PROBLEM STATEMENT: Would you count how many lines of the entries below include the word "current"? Give nothing but the number.

____ AVAILABLE DATA

**src/rtl/pathfinding_pkg.sv**
```systemverilog
// Shared types and constants for the pathfinding result path.
//
// Contents:
//   node_info_t      - 17 x 16-bit node record, x in the most significant field
//   WORDS_PER_NODE   - 16-bit words per record (17)
//   NODE_W           - record width in bits (272)
//   STATUS_*_BIT     - bit positions inside the status word
//   wr_state_e       - state encoding of the path_result_writer FSM
//
// Build option: PATH_WR_CHECKSUM_EN adds the StWriteCsum state.
package pathfinding_pkg;

  localparam int unsigned WORDS_PER_NODE  = 17;
  localparam int unsigned NODE_W          = 272;
  localparam int unsigned WORD_IDX_W      = $clog2(WORDS_PER_NODE);
  localparam int unsigned STATUS_DONE_BIT = 0;
  localparam int unsigned STATUS_OVF_BIT  = 1;

  typedef struct packed {
    logic [15:0] x;
    logic [15:0] y;
    logic [15:0] g_cost;
    logic [15:0] h_cost;
    logic [15:0] f_cost;
    logic [15:0] parent_x;
    logic [15:0] parent_y;
    logic [15:0] flags;
    logic [15:0] heading;
    logic [15:0] child_count;
    logic [15:0] distance_child_zero;
    logic [15:0] distance_child_one;
    logic [15:0] distance_child_two;
    logic [15:0] distance_child_three;
    logic [15:0] distance_child_four;
    logic [15:0] distance_child_five;
    logic [15:0] distance_child_six;
  } node_info_t;

  typedef enum logic [2:0] {
    StIdle,
    StWriteNode,
    StSkip,
    StWriteCount,
    StWriteStatus,
`ifdef PATH_WR_CHECKSUM_EN
    StWriteCsum,
`endif
    StDone
  } wr_state_e;

endpackage

```
**src/rtl/path_result_writer_if.sv**
```systemverilog
// Bundle of the node record stream and the shared-memory write port.
//
// Signals:
//   node_data/node_valid/node_last/node_ready - record handshake from the core
//   address/writedata/write/waitrequest       - word write port into shared memory
//
// Modports:
//   master - the writer (consumes records, drives the memory port)
//   slave  - the environment (produces records, owns the memory)
interface path_result_writer_if #(
  parameter int unsigned ADDR_W = 10
);
  import pathfinding_pkg::*;

  node_info_t        node_data;
  logic              node_valid;
  logic              node_last;
  logic              node_ready;
  logic [ADDR_W-1:0] address;
  logic [15:0]       writedata;
  logic              write;
  logic              waitrequest;

  modport master (
    input  node_data,
    input  node_valid,
    input  node_last,
    output node_ready,
    output address,
    output writedata,
    output write,
    input  waitrequest
  );

  modport slave (
    output node_data,
    output node_valid,
    output node_last,
    input  node_ready,
    input  address,
    input  writedata,
    input  write,
    output waitrequest
  );

endinterface

```
**src/rtl/path_result_writer_node_serializer.sv**
```systemverilog
// Splits one latched node_info record into 16-bit words, most significant first.
//
// Ports:
//   clk, reset  - clock, asynchronous active-low reset
//   load        - capture load_data and restart at word 0
//   load_data   - 272-bit record
//   advance     - step to the next word (ignored once the last word is shown)
//   word        - current 16-bit word
//   index       - current word index 0..16
//   last_word   - current word is word 16
module node_serializer
  import pathfinding_pkg::*;
(
  input  logic                  clk,
  input  logic                  reset,
  input  logic                  load,
  input  logic [NODE_W-1:0]     load_data,
  input  logic                  advance,
  output logic [15:0]           word,
  output logic [WORD_IDX_W-1:0] index,
  output logic                  last_word
);

  logic [NODE_W-1:0]     shift_q;
  logic [WORD_IDX_W-1:0] index_q;

  always_ff @(posedge clk or negedge reset) begin
    if (!reset) begin
      shift_q <= '0;
      index_q <= '0;
    end else if (load) begin
      shift_q <= load_data;
      index_q <= '0;
    end else if (advance && !last_word) begin
      shift_q <= {shift_q[NODE_W-17:0], 16'h0000};
      index_q <= index_q + WORD_IDX_W'(1);
    end
  end

  assign word      = shift_q[NODE_W-1 -: 16];
  assign index     = index_q;
  assign last_word = (index_q == WORD_IDX_W'(WORDS_PER_NODE - 1));

endmodule

```
**src/rtl/path_result_writer.sv**
```systemverilog
// Writes a path of node_info records into HPS-shared memory, then a node-count
// word and a status word, then pulses done_pulse.
//
// Memory layout (word addresses):
//   BASE_ADDR      node count (saturates at MAX_NODES)
//   BASE_ADDR + 1  status {14'b0, overflow, 1'b1}
//   BASE_ADDR + 2  records, 17 words each, record i at BASE_ADDR + 2 + i*17
//
// Ports:
//   clk, reset  - clock, asynchronous active-low reset
//   bus         - record stream in, memory write port out (master modport)
//   busy        - a path is being written
//   overflow    - more than MAX_NODES records offered in the current path
//   done_pulse  - one cycle after the last path word is committed
//
// Build option: PATH_WR_CHECKSUM_EN appends a 16-bit XOR of all stored record
// words at BASE_ADDR + 2 + MAX_NODES*17 after the status word.
module path_result_writer
  import pathfinding_pkg::*;
#(
  parameter int unsigned ADDR_W    = 10,
  parameter int unsigned MAX_NODES = 32,
  parameter int unsigned BASE_ADDR = 0
) (
  input  logic                 clk,
  input  logic                 reset,
  path_result_writer_if.master bus,
  output logic                 busy,
  output logic                 overflow,
  output logic                 done_pulse
);

  localparam int unsigned IDX_W = $clog2(MAX_NODES + 1);

  localparam logic [ADDR_W-1:0] COUNT_ADDR  = ADDR_W'(BASE_ADDR);
  localparam logic [ADDR_W-1:0] STATUS_ADDR = ADDR_W'(BASE_ADDR + 1);
  localparam logic [ADDR_W-1:0] REC_ADDR    = ADDR_W'(BASE_ADDR + 2);
`ifdef PATH_WR_CHECKSUM_EN
  localparam logic [ADDR_W-1:0] CSUM_ADDR   =
      ADDR_W'(BASE_ADDR + 2 + MAX_NODES * WORDS_PER_NODE);
`endif

  wr_state_e         state_q;
  logic [IDX_W-1:0]  node_index_q;
  logic              last_q;
  logic              node_ready_q;
  logic              write_q;
  logic              busy_q;
  logic              overflow_q;
  logic              done_q;
`ifdef PATH_WR_CHECKSUM_EN
  logic [15:0]       csum_q;
`endif

  logic                  accept;
  logic                  ser_advance;
  logic [15:0]           ser_word;
  logic [WORD_IDX_W-1:0] ser_index;
  logic                  ser_last;
  logic [ADDR_W-1:0]     rec_addr;
  logic [15:0]           status_word;

  assign accept      = bus.node_valid && node_ready_q;
  assign ser_advance = (state_q == StWriteNode) && !bus.waitrequest;

  node_serializer u_serializer (
    .clk       (clk),
    .reset     (reset),
    .load      (accept),
    .load_data (bus.node_data),
    .advance   (ser_advance),
    .word      (ser_word),
    .index     (ser_index),
    .last_word (ser_last)
  );

  // node_index_q only changes after the last word of a record, so the record
  // base can be derived from it directly.
  assign rec_addr = REC_ADDR + ADDR_W'(node_index_q) * ADDR_W'(WORDS_PER_NODE)
                  + ADDR_W'(ser_index);

  always_comb begin
    status_word                  = '0;
    status_word[STATUS_DONE_BIT] = 1'b1;
    status_word[STATUS_OVF_BIT]  = overflow_q;
  end

  always_ff @(posedge clk or negedge reset) begin
    if (!reset) begin
      state_q      <= StIdle;
      node_index_q <= '0;
      last_q       <= 1'b0;
      node_ready_q <= 1'b0;
      write_q      <= 1'b0;
      busy_q       <= 1'b0;
      overflow_q   <= 1'b0;
      done_q       <= 1'b0;
`ifdef PATH_WR_CHECKSUM_EN
      csum_q       <= '0;
`endif
    end else begin
      done_q <= 1'b0;
      case (state_q)
        StIdle: begin
          node_ready_q <= 1'b1;
          if (accept) begin
            node_ready_q <= 1'b0;
            last_q       <= bus.node_last;
            busy_q       <= 1'b1;
            // Not busy means this record opens a new path.
            if (!busy_q) begin
              overflow_q <= 1'b0;
`ifdef PATH_WR_CHECKSUM_EN
              csum_q     <= '0;
`endif
            end
            if (node_index_q >= IDX_W'(MAX_NODES)) begin
              state_q <= StSkip;
            end else begin
              state_q <= StWriteNode;
              write_q <= 1'b1;
            end
          end
        end

        StWriteNode: begin
          if (!bus.waitrequest) begin
`ifdef PATH_WR_CHECKSUM_EN
            csum_q <= csum_q ^ ser_word;
`endif
            if (ser_last) begin
              node_index_q <= node_index_q + IDX_W'(1);
              if (last_q) begin
                state_q <= StWriteCount;
              end else begin
                state_q      <= StIdle;
                write_q      <= 1'b0;
                node_ready_q <= 1'b1;
              end
            end
          end
        end

        StSkip: begin
          overflow_q <= 1'b1;
          if (last_q) begin
            state_q <= StWriteCount;
            write_q <= 1'b1;
          end else begin
            state_q      <= StIdle;
            node_ready_q <= 1'b1;
          end
        end

        StWriteCount: begin
          if (!bus.waitrequest) begin
            state_q <= StWriteStatus;
          end
        end

        StWriteStatus: begin
          if (!bus.waitrequest) begin
`ifdef PATH_WR_CHECKSUM_EN
            state_q <= StWriteCsum;
`else
            state_q      <= StDone;
            write_q      <= 1'b0;
            done_q       <= 1'b1;
            busy_q       <= 1'b0;
            node_index_q <= '0;
`endif
          end
        end

`ifdef PATH_WR_CHECKSUM_EN
        StWriteCsum: begin
          if (!bus.waitrequest) begin
            state_q      <= StDone;
            write_q      <= 1'b0;
            done_q       <= 1'b1;
            busy_q       <= 1'b0;
            node_index_q <= '0;
          end
        end
`endif

        StDone: begin
          state_q      <= StIdle;
          node_ready_q <= 1'b1;
        end

        default: begin
          state_q <= StIdle;
        end
      endcase
    end
  end

  // Address and data are pure selects of registered state, so they hold
  // steady for as long as waitrequest stalls the FSM.
  always_comb begin
    bus.address   = '0;
    bus.writedata = '0;
    case (state_q)
      StWriteNode: begin
        bus.address   = rec_addr;
        bus.writedata = ser_word;
      end
      StWriteCount: begin
        bus.address   = COUNT_ADDR;
        bus.writedata = 16'(node_index_q);
      end
      StWriteStatus: begin
        bus.address   = STATUS_ADDR;
        bus.writedata = status_word;
      end
`ifdef PATH_WR_CHECKSUM_EN
      StWriteCsum: begin
        bus.address   = CSUM_ADDR;
        bus.writedata = csum_q;
      end
`endif
      default: begin
        bus.address   = '0;
        bus.writedata = '0;
      end
    endcase
  end

  assign bus.node_ready = node_ready_q;
  assign bus.write      = write_q;
  assign busy           = busy_q;
  assign overflow       = overflow_q;
  assign done_pulse     = done_q;

endmodule

```
**src/flat_wrapper.sv**
```systemverilog
// flat-port wrapper written by rule: the top's interface ports become plain ports
module path_result_writer_flat import pathfinding_pkg::*;
#(
  parameter int unsigned ADDR_W    = 10,
  parameter int unsigned MAX_NODES = 32,
  parameter int unsigned BASE_ADDR = 0
)
  (clk, reset, busy, overflow, done_pulse, bus_node_data, bus_node_valid, bus_node_last, bus_node_ready, bus_address, bus_writedata, bus_write, bus_waitrequest);
  path_result_writer_if #(.ADDR_W(ADDR_W)) bus_i ();
  input  logic clk;
  input  logic reset;
  output logic busy;
  output logic overflow;
  output logic done_pulse;
  input wire logic [$bits(bus_i.node_data)-1:0] bus_node_data;
  input wire logic [$bits(bus_i.node_valid)-1:0] bus_node_valid;
  input wire logic [$bits(bus_i.node_last)-1:0] bus_node_last;
  output wire logic [$bits(bus_i.node_ready)-1:0] bus_node_ready;
  output wire logic [$bits(bus_i.address)-1:0] bus_address;
  output wire logic [$bits(bus_i.writedata)-1:0] bus_writedata;
  output wire logic [$bits(bus_i.write)-1:0] bus_write;
  input wire logic [$bits(bus_i.waitrequest)-1:0] bus_waitrequest;
  assign bus_i.node_data = bus_node_data;
  assign bus_i.node_valid = bus_node_valid;
  assign bus_i.node_last = bus_node_last;
  assign bus_node_ready = bus_i.node_ready;
  assign bus_address = bus_i.address;
  assign bus_writedata = bus_i.writedata;
  assign bus_write = bus_i.write;
  assign bus_i.waitrequest = bus_waitrequest;
  path_result_writer #(.ADDR_W(ADDR_W), .MAX_NODES(MAX_NODES), .BASE_ADDR(BASE_ADDR)) u_core (.clk(clk), .reset(reset), .bus(bus_i), .busy(busy), .overflow(overflow), .done_pulse(done_pulse));
endmodule
```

________

THE ANSWER: 4